I am exceedingly curious to know just when motherhood begins. It cannot be in the midst of the horrible pains I am dreading.
Farewell, my happy friend! Farewell, you in whom I am reborn and through whom I imagine those beautiful ardors, those jealousies born of a single glance, those words whispered in the ear, those pleasures that envelop us like another atmosphere, another blood, another light, another life! Ah! my darling, I too understand love. Never weary of telling me all. Let us remain true to our pact. For my part, I will spare you nothing. And so I will say, to end this letter on a serious note, that a deep, insurmountable terror seized hold of me as I reread your words. I could only see that splendid love of yours as a challenge to God. Will this world’s sovereign master, Sorrow, not be angry to have been offered no share of your feast? Is there one superb fortune he has not overturned? Oh, Louise, amid all your happiness, do not forget to pray to God. Do good, be charitable and kind; ward off all adversity by your modesty. I myself, since my wedding, have become still more pious than I was at the convent. You have made no mention of religion in Paris. In your adoration of Felipe, I sense that you are turning more to the saint than to God, contravening the proverb. But my terror is simply an effect of excessive friendship. You do go to church together, and you do perform good works in secret, do you not? You will perhaps find me very provincial in these last lines of my letter, but remember that my fears conceal only a deep friendship, friendship as La Fontaine understood it, the sort of friendship that worries and frets over things merely imagined, over nebulous suspicions. You deserve to be happy, since you think of me in your happiness, just as I think of you in my monotonous life, slightly gray but full, sober but productive—and bless you for that!
29
FROM MONSIEUR DE L’ESTORADE TO BARONESS DE MACUMER
December 1825
Madame,
My wife did not want you to learn by an ordinary printed announcement of an event that has filled us with joy. She has given birth to a strong, healthy son, and we will delay his baptism until you return to Chantepleurs. It is our hope that you will continue on to La Crampade and become our firstborn’s godmother. In that anticipation, I have just had his birth recorded under the name Armand-Louis de l’Estorade. Our dear Renée suffered a good deal, but with angelic patience. You know her: she was supported in that first trial of motherhood by her certainty of the happiness she was giving us all. Without falling into the faintly ridiculous exaggerations of fathers who are fathers for the first time, I can assure you that little Armand is a very handsome boy, but you will have no difficulty believing it when I tell you he has Renée’s features and eyes. That is a sign of good sense in itself. Now that the doctor and the obstetrician have assured us that Renée is out of danger—for she is nursing, the child took readily to the breast, the milk is abundant, nature is so powerful in her!—my father and I can abandon ourselves to our joy. Madame, that joy is so great, so strong, so complete, it so animates the entire household, it has so changed my dear wife’s existence, that for the sake of your happiness I hope you will very soon experience it for yourself. Renée has had rooms prepared for you; I do wish they were more worthy of our guests, but you will be received here with fraternal cordiality, if not great luxury.
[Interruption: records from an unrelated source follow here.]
**src/rtl/lsu_lane_pkg.sv**
```systemverilog
// Shared definitions for the load/store lane unit.
// Assumes a 64-bit doubleword, that is eight byte lanes.
package lsu_lane_pkg;
    localparam int LANES = 8;
    localparam int OFS_W = $clog2(LANES);

    typedef enum logic [2:0] {
        SZ_BYTE  = 3'd0,
        SZ_HALF  = 3'd1,
        SZ_TRI   = 3'd2,
        SZ_WORD  = 3'd3,
        SZ_DWORD = 3'd7
    } acc_size_e;
endpackage

```
**src/rtl/lsu_ea_adder.sv**
```systemverilog
// Effective address adder: base + sign-extended displacement.
// Assumes ADDR_W > DISP_W. The sum wraps modulo 2^ADDR_W.
module lsu_ea_adder #(
    parameter int ADDR_W = 64,
    parameter int DISP_W = 16
) (
    input  logic [ADDR_W-1:0] base,
    input  logic [DISP_W-1:0] disp,
    output logic [ADDR_W-1:0] ea
);
    localparam int EXT_W = ADDR_W - DISP_W;

    logic [ADDR_W-1:0] disp_ext;

    // Sign-extend the displacement and add it to the base.
    always_comb begin
        disp_ext = {{EXT_W{disp[DISP_W-1]}}, disp};
        ea       = base + disp_ext;
    end
endmodule

```
**src/rtl/lsu_lane_decoder.sv**
```systemverilog
// Decodes size code and byte offset into a little-endian lane mask and a
// legality flag. Assumes eight lanes. A tri-byte is legal at offset 0 and
// at the last offset where it still fits (LANES-3).
module lsu_lane_decoder
    import lsu_lane_pkg::*;
(
    input  logic [OFS_W-1:0] ofs,
    input  logic [2:0]       size,
    output logic [LANES-1:0] le_mask,
    output logic             legal
);
    localparam logic [OFS_W-1:0] TRI_HI = OFS_W'(LANES - 3);

    logic [LANES-1:0] field;

    // Pick the field shape and alignment rule for the size code.
    always_comb begin
        field = '0;
        legal = 1'b0;
        case (acc_size_e'(size))
            SZ_BYTE: begin
                field = LANES'(1);
                legal = 1'b1;
            end
            SZ_HALF: begin
                field = LANES'(3);
                legal = (ofs[0] == 1'b0);
            end
            SZ_TRI: begin
                field = LANES'(7);
                legal = (ofs == '0) || (ofs == TRI_HI);
            end
            SZ_WORD: begin
                field = LANES'(15);
                legal = (ofs[1:0] == 2'b00);
            end
            SZ_DWORD: begin
                field = '1;
                legal = (ofs == '0);
            end
            default: begin
                field = '0;
                legal = 1'b0;
            end
        endcase
        le_mask = legal ? (field << ofs) : '0;
    end


    always_comb begin
        dword_only_base_chk: assert (!(legal && size == 3'd7) || ofs == '0);
    end


    always_comb begin
        legal_nonzero_chk: assert (!legal || le_mask != '0);
    end
endmodule

```
**src/rtl/lsu_lane_mirror.sv**
```systemverilog
// Maps a little-endian lane mask to the configured byte order.
// In big-endian mode lane i moves to lane LANES-1-i.
module lsu_lane_mirror
    import lsu_lane_pkg::*;
(
    input  logic             big_endian,
    input  logic [LANES-1:0] le_mask,
    output logic [LANES-1:0] lanes
);
    // One mux per lane selects the straight or the mirrored source bit.
    for (genvar i = 0; i < LANES; i++) begin : g_lane
        assign lanes[i] = big_endian ? le_mask[LANES-1-i] : le_mask[i];
    end
endmodule

```
**src/rtl/lsu_lane_unit.sv**
```systemverilog
// Load/store address and byte-lane unit (top).
// Computes the effective address, decodes the byte lanes inside the
// addressed doubleword, flags illegal size/offset pairs, and registers
// all results one cycle after a valid request. Results hold while no
// request is presented.
// Assumes a synchronous active-low reset.
module lsu_lane_unit
    import lsu_lane_pkg::*;
#(
    parameter int ADDR_W = 64,
    parameter int DISP_W = 16
) (
    input  logic              clk,
    input  logic              rst_n,
    input  logic              req_valid,
    input  logic [ADDR_W-1:0] req_base,
    input  logic [DISP_W-1:0] req_disp,
    input  logic [2:0]        req_size,
    input  logic              cfg_big_endian,
    output logic              rsp_valid,
    output logic [ADDR_W-1:0] rsp_addr,
    output logic [LANES-1:0]  rsp_lanes,
    output logic              rsp_addr_err
);
    logic [ADDR_W-1:0] ea;
    logic [LANES-1:0]  le_mask;
    logic [LANES-1:0]  lanes;
    logic              legal;
    logic              run_q;

    lsu_ea_adder #(.ADDR_W(ADDR_W), .DISP_W(DISP_W)) u_adder (
        .base (req_base),
        .disp (req_disp),
        .ea   (ea)
    );

    lsu_lane_decoder u_dec (
        .ofs     (ea[OFS_W-1:0]),
        .size    (req_size),
        .le_mask (le_mask),
        .legal   (legal)
    );

    lsu_lane_mirror u_mirror (
        .big_endian (cfg_big_endian),
        .le_mask    (le_mask),
        .lanes      (lanes)
    );

    // Register results on a valid request and hold them otherwise.
    always_ff @(posedge clk) begin
        if (!rst_n) begin
            rsp_valid    <= 1'b0;
            rsp_addr     <= '0;
            rsp_lanes    <= '0;
            rsp_addr_err <= 1'b0;
        end else begin
            rsp_valid <= req_valid;
            if (req_valid) begin
                rsp_addr     <= ea;
                rsp_lanes    <= lanes;
                rsp_addr_err <= !legal;
            end
        end
    end

    // Mark that at least one clock has passed since reset was released.
    always_ff @(posedge clk) begin
        if (!rst_n) run_q <= 1'b0;
        else        run_q <= 1'b1;
    end


    err_zero_mask_chk: assert property (@(posedge clk) disable iff (!rst_n)
        rsp_addr_err |-> rsp_lanes == '0);


    valid_delay_chk: assert property (@(posedge clk) disable iff (!rst_n || !run_q)
        rsp_valid == $past(req_valid));


    idle_hold_chk: assert property (@(posedge clk) disable iff (!rst_n || !run_q)
        !$past(req_valid) |-> ($stable(rsp_addr) && $stable(rsp_lanes) && $stable(rsp_addr_err)));


    ea_capture_chk: assert property (@(posedge clk) disable iff (!rst_n || !run_q)
        $past(req_valid) |-> rsp_addr == $past(ea));
endmodule

```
Renée has told me, madame, of the aid you intend to give us, and I am all the more eager to seize this occasion to thank you in that the timing is opportune. The birth of my son has convinced my father to make the sort of sacrifices to which old men resolve themselves with difficulty: he has just bought two new tracts of land. La Crampade is now an estate with an annual revenue of thirty thousand francs. My father will seek the king’s permission to establish it as a majorat, but if you obtain for him the title you alluded to in your last letter you will already have done much for your godson.
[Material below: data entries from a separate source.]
<file path="src/rtl/irq_ctrl_pkg.sv">
package irq_ctrl_pkg;
   typedef enum logic [1:0] {
      RSEL_MASK   = 2'd0,
      RSEL_VECTOR = 2'd1,
      RSEL_RELOAD = 2'd2,
      RSEL_STATUS = 2'd3
   } reg_sel_e;
endpackage

</file>
<file path="src/rtl/irq_interval_timer.sv">
module irq_interval_timer #(
   parameter int CNT_W  = 16,
   parameter int PEND_W = 8
) (
   input  logic             clk,
   input  logic             rst_n,
   input  logic             tick,
   input  logic             reload_wr,
   input  logic [CNT_W-1:0] reload_val,
   input  logic             status_acc,
   input  logic             gate_en,
   output logic [CNT_W-1:0] reload_q,
   output logic [CNT_W-1:0] count_q,
   output logic             req_q
);
   localparam logic [PEND_W-1:0] PEND_MAX = '1;
   localparam logic [CNT_W-1:0]  CNT_ONE  = CNT_W'(1);

   if (CNT_W < 2)  begin : g_bad_cnt  $error("CNT_W too small");  end
   if (PEND_W < 1) begin : g_bad_pend $error("PEND_W too small"); end

   logic [PEND_W-1:0] pend_q;
   logic              run, expire;

   assign run    = tick && (reload_q != '0) && !reload_wr && !status_acc;
   assign expire = run && (count_q <= CNT_ONE);

   always_ff @(posedge clk or negedge rst_n) begin
      if (!rst_n) begin
         reload_q <= '0;
         count_q  <= '0;
      end else if (reload_wr) begin
         reload_q <= reload_val;
         count_q  <= reload_val;
      end else if (status_acc || expire) begin
         count_q  <= reload_q;
      end else if (run) begin
         count_q  <= count_q - CNT_ONE;
      end
   end

   always_ff @(posedge clk or negedge rst_n) begin
      if (!rst_n)
         pend_q <= '0;
      else if (status_acc && pend_q != '0)
         pend_q <= pend_q - 1'b1;
      else if (expire && pend_q != PEND_MAX)
         pend_q <= pend_q + 1'b1;
   end

   always_ff @(posedge clk or negedge rst_n) begin
      if (!rst_n)
         req_q <= 1'b0;
      else if (status_acc)
         req_q <= 1'b0;
      else if (pend_q != '0 && reload_q != '0 && gate_en)
         req_q <= 1'b1;
   end

   assert_status_clears_R8: assert property (@(posedge clk) disable iff (!rst_n)
      status_acc |=> !req_q);
   assert_reload_loads_R6: assert property (@(posedge clk) disable iff (!rst_n)
      reload_wr |=> (reload_q == $past(reload_val)) && (count_q == $past(reload_val)));
   assert_pend_saturates_R10: assert property (@(posedge clk) disable iff (!rst_n)
      (pend_q == PEND_MAX && !status_acc) |=> pend_q == PEND_MAX);
   assert_req_sticky_R9: assert property (@(posedge clk) disable iff (!rst_n)
      (req_q && !status_acc) |=> req_q);
endmodule

</file>
<file path="src/rtl/irq_group_ctrl.sv">
module irq_group_ctrl #(
   parameter int NGRP  = 15,
   parameter int VEC_W = $clog2(NGRP + 1)
) (
   input  logic            clk,
   input  logic            rst_n,
   input  logic [NGRP-1:0] src,
   input  logic [NGRP-1:0] en,
   input  logic            vec_acc,
   output logic            irq_a,
   output logic [VEC_W-1:0] vec_code
);
   if (NGRP < 1) begin : g_bad_ngrp $error("NGRP must be positive"); end
   if ((1 << VEC_W) < NGRP + 1) begin : g_bad_vecw $error("VEC_W too narrow"); end

   logic [NGRP-1:0] masked, masked_q;

   for (genvar i = 0; i < NGRP; i++) begin : g_mask
      assign masked[i] = src[i] & en[i];
   end

   always_comb begin
      vec_code = '0;
      for (int i = NGRP - 1; i >= 0; i--) begin
         if (src[i]) vec_code = VEC_W'(i + 1);
      end
   end

   always_ff @(posedge clk or negedge rst_n) begin
      if (!rst_n) begin
         masked_q <= '0;
         irq_a    <= 1'b0;
      end else begin
         masked_q <= masked;
         if (vec_acc)
            irq_a <= 1'b0;
         else if (masked != masked_q)
            irq_a <= |masked;
      end
   end

   assert_vec_silences_R5: assert property (@(posedge clk) disable iff (!rst_n)
      vec_acc |=> !irq_a);
   assert_hold_unchanged_R3: assert property (@(posedge clk) disable iff (!rst_n)
      (!vec_acc && masked == masked_q) |=> $stable(irq_a));
   assert_follow_change_R1: assert property (@(posedge clk) disable iff (!rst_n)
      (!vec_acc && masked != masked_q) |=> irq_a == $past(|(src & en)));
endmodule

</file>
<file path="src/rtl/prio_irq_ctrl.sv">
module prio_irq_ctrl #(
   parameter int NSRC         = 16,
   parameter int CNT_W        = 16,
   parameter int PEND_W       = 8,
   parameter int DATA_W       = 32,
   parameter int TMR_GATE_BIT = 1
) (
   input  logic              clk,
   input  logic              rst_n,
   input  logic [NSRC-2:0]   src_level,
   input  logic              tick_en,
   input  logic              acc_en,
   input  logic              acc_wr,
   input  logic [1:0]        acc_addr,
   input  logic [DATA_W-1:0] acc_wdata,
   output logic [DATA_W-1:0] acc_rdata,
   output logic              irq_group,
   output logic              irq_timer
);
   import irq_ctrl_pkg::*;

   localparam int NGRP  = NSRC - 1;
   localparam int VEC_W = $clog2(NGRP + 1);
   localparam int TMR_BIT = NSRC - 1;

   if (NSRC < 2)                begin : g_bad_nsrc $error("NSRC must be at least 2"); end
   if (DATA_W < NSRC)           begin : g_bad_dw1  $error("DATA_W below NSRC"); end
   if (DATA_W < CNT_W)          begin : g_bad_dw2  $error("DATA_W below CNT_W"); end
   if (DATA_W < VEC_W + 2)      begin : g_bad_dw3  $error("DATA_W below vector width"); end
   if (TMR_GATE_BIT >= NSRC)    begin : g_bad_gate $error("TMR_GATE_BIT out of range"); end

   reg_sel_e          sel;
   logic              rd, mask_wr, reload_wr, status_acc, vec_acc;
   logic [NSRC-1:0]   mask_q;
   logic [CNT_W-1:0]  reload_q, count_q;
   logic              tmr_req;
   logic [VEC_W-1:0]  vec_code;

   assign sel        = reg_sel_e'(acc_addr);
   assign rd         = acc_en && !acc_wr;
   assign mask_wr    = acc_en && acc_wr && (sel == RSEL_MASK);
   assign reload_wr  = acc_en && acc_wr && (sel == RSEL_RELOAD);
   assign status_acc = acc_en && (sel == RSEL_STATUS);
   assign vec_acc    = acc_en && (sel == RSEL_VECTOR);

   always_ff @(posedge clk or negedge rst_n) begin
      if (!rst_n)       mask_q <= '0;
      else if (mask_wr) mask_q <= acc_wdata[NSRC-1:0];
   end

   irq_group_ctrl #(.NGRP(NGRP), .VEC_W(VEC_W)) u_group (
      .clk      (clk),
      .rst_n    (rst_n),
      .src      (src_level),
      .en       (mask_q[NGRP-1:0]),
      .vec_acc  (vec_acc),
      .irq_a    (irq_group),
      .vec_code (vec_code)
   );

   irq_interval_timer #(.CNT_W(CNT_W), .PEND_W(PEND_W)) u_timer (
      .clk        (clk),
      .rst_n      (rst_n),
      .tick       (tick_en),
      .reload_wr  (reload_wr),
      .reload_val (acc_wdata[CNT_W-1:0]),
      .status_acc (status_acc),
      .gate_en    (mask_q[TMR_GATE_BIT]),
      .reload_q   (reload_q),
      .count_q    (count_q),
      .req_q      (tmr_req)
   );

   always_ff @(posedge clk or negedge rst_n) begin
      if (!rst_n) irq_timer <= 1'b0;
      else        irq_timer <= tmr_req & mask_q[TMR_BIT];
   end

   always_comb begin
      acc_rdata = '0;
      if (rd) begin
         case (sel)
            RSEL_MASK:   acc_rdata[NSRC-1:0]  = mask_q;
            RSEL_VECTOR: acc_rdata[VEC_W+1:0] = {vec_code, 2'b00};
            RSEL_RELOAD: acc_rdata[CNT_W-1:0] = reload_q;
            default:     acc_rdata[CNT_W-1:0] = count_q;
         endcase
      end
   end

   assert_timer_needs_mask_R2: assert property (@(posedge clk) disable iff (!rst_n)
      irq_timer |-> $past(mask_q[TMR_BIT]) && $past(tmr_req));
   assert_mask_write_R3: assert property (@(posedge clk) disable iff (!rst_n)
      mask_wr |=> mask_q == $past(acc_wdata[NSRC-1:0]));
   assert_idle_rdata_R4: assert property (@(posedge clk) disable iff (!rst_n)
      !rd |-> acc_rdata == '0);
endmodule

</file>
As for me, I will take your advice solely so that you might be reunited with Renée while the assembly is in session. I am studying seriously, trying to develop some useful area of expertise. But nothing will encourage me more than the knowledge that you are the protector of my little Armand. Promise us, then, to come and play the role of a good fairy—you who are so beautiful and so gracious, so fine and so wise—for my eldest son. In so doing, madame, you will add undying gratitude to the respectful affection with which I have the honor to be
your very humble and very obedient servant,
Louis de
30
FROM LOUISE DE MACUMER TO RENÉE DE L’ESTORADE
January 1826
Macumer woke me just now with your husband’s letter, my angel. Let me begin by saying yes. We will leave for Chantepleurs toward the end of April. It will be one pleasure on another for me to travel, to see you, and to be the godmother of your first child, but I want Macumer as his godfather. I would find Catholic alliance with any other man odious. Ah! if you’d seen the look on his face when I told him that, you would know how deeply that angel loves me.
“I am all the more eager to leave with you for La Crampade, Felipe,” I told him, “in that we will perhaps have a child there. I too want to be a mother . . . although between a child and you I would have a great deal on my hands. To begin with, if I saw you prefer any other creature to me, even my own son, I can’t say what would happen. Medea may well have been right. Those ancients knew a thing or two!”
He laughed. And so, dear doe, you’ve had the fruit without the flowers, and I have the flowers without the fruit. The contrast of our two destinies goes on. We are philosophical enough to seek the meaning and moral of that one day. Bah! I have been married only ten months, and we must agree, there is no such thing as time wasted.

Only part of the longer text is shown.